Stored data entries

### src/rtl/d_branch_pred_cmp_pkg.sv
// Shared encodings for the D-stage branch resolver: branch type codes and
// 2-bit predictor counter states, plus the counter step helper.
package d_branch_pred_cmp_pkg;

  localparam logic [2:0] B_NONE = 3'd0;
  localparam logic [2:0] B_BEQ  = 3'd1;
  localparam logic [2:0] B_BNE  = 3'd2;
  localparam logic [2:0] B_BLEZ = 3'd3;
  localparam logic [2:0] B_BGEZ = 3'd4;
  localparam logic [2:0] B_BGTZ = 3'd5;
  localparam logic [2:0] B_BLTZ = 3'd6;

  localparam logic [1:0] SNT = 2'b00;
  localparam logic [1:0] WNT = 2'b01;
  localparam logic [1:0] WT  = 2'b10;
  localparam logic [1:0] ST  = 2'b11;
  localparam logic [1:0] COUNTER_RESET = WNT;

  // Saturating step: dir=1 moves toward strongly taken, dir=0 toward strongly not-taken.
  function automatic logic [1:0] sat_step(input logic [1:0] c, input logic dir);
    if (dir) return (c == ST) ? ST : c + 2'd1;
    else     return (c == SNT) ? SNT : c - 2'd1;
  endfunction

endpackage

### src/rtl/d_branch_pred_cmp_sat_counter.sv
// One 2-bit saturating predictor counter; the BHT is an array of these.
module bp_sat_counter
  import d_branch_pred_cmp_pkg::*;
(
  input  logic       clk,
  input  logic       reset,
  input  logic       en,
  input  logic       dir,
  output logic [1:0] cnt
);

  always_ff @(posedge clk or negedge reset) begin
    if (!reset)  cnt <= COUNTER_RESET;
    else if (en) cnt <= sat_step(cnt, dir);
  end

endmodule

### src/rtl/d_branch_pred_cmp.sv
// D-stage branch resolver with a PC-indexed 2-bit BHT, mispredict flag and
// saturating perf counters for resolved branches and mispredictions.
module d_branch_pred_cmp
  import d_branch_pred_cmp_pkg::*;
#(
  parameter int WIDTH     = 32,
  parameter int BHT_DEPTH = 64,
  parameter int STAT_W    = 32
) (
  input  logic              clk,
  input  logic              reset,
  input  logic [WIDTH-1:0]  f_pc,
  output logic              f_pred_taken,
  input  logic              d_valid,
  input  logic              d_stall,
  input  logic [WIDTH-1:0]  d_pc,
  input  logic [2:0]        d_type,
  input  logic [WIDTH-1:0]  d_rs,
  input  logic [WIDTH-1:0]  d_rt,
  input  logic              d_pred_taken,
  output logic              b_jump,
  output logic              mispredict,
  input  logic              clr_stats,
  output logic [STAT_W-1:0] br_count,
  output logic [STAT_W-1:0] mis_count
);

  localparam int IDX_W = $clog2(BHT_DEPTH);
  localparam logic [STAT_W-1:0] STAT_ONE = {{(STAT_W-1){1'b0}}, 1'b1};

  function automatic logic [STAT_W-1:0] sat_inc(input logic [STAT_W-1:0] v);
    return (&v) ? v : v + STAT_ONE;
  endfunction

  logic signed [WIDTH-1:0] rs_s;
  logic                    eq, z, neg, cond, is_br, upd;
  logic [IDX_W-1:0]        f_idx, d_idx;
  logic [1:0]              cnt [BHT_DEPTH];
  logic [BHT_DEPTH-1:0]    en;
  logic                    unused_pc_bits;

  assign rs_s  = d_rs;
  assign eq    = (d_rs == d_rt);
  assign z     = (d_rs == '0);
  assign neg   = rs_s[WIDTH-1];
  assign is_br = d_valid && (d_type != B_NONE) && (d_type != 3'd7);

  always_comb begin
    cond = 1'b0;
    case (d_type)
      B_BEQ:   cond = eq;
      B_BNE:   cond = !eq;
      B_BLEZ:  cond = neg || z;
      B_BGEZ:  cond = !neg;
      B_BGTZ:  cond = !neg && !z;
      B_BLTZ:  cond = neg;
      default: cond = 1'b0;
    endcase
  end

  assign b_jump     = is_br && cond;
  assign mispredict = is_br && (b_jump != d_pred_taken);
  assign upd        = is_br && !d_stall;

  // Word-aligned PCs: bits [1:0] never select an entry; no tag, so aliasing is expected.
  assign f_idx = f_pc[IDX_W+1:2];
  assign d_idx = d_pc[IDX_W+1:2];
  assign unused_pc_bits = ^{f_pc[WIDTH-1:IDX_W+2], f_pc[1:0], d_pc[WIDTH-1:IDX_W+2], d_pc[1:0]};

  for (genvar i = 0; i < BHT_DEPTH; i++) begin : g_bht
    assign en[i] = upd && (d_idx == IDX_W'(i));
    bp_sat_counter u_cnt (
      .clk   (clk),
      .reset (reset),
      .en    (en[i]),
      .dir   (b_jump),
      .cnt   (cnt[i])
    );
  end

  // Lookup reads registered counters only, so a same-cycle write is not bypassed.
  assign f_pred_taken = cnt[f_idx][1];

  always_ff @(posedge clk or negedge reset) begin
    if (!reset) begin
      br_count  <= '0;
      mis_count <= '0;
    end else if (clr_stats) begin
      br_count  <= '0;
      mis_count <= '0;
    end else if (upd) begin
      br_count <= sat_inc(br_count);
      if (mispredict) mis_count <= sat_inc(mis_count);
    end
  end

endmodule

**Task prompt:**
Send back an exact copy of only the lines from the line with "cond = neg;" up to and including the line with "is_br && !d_stall;" in the data above.

**Reply:**
      B_BLTZ:  cond = neg;
      default: cond = 1'b0;
    endcase
  end

  assign b_jump     = is_br && cond;
  assign mispredict = is_br && (b_jump != d_pred_taken);
  assign upd        = is_br && !d_stall;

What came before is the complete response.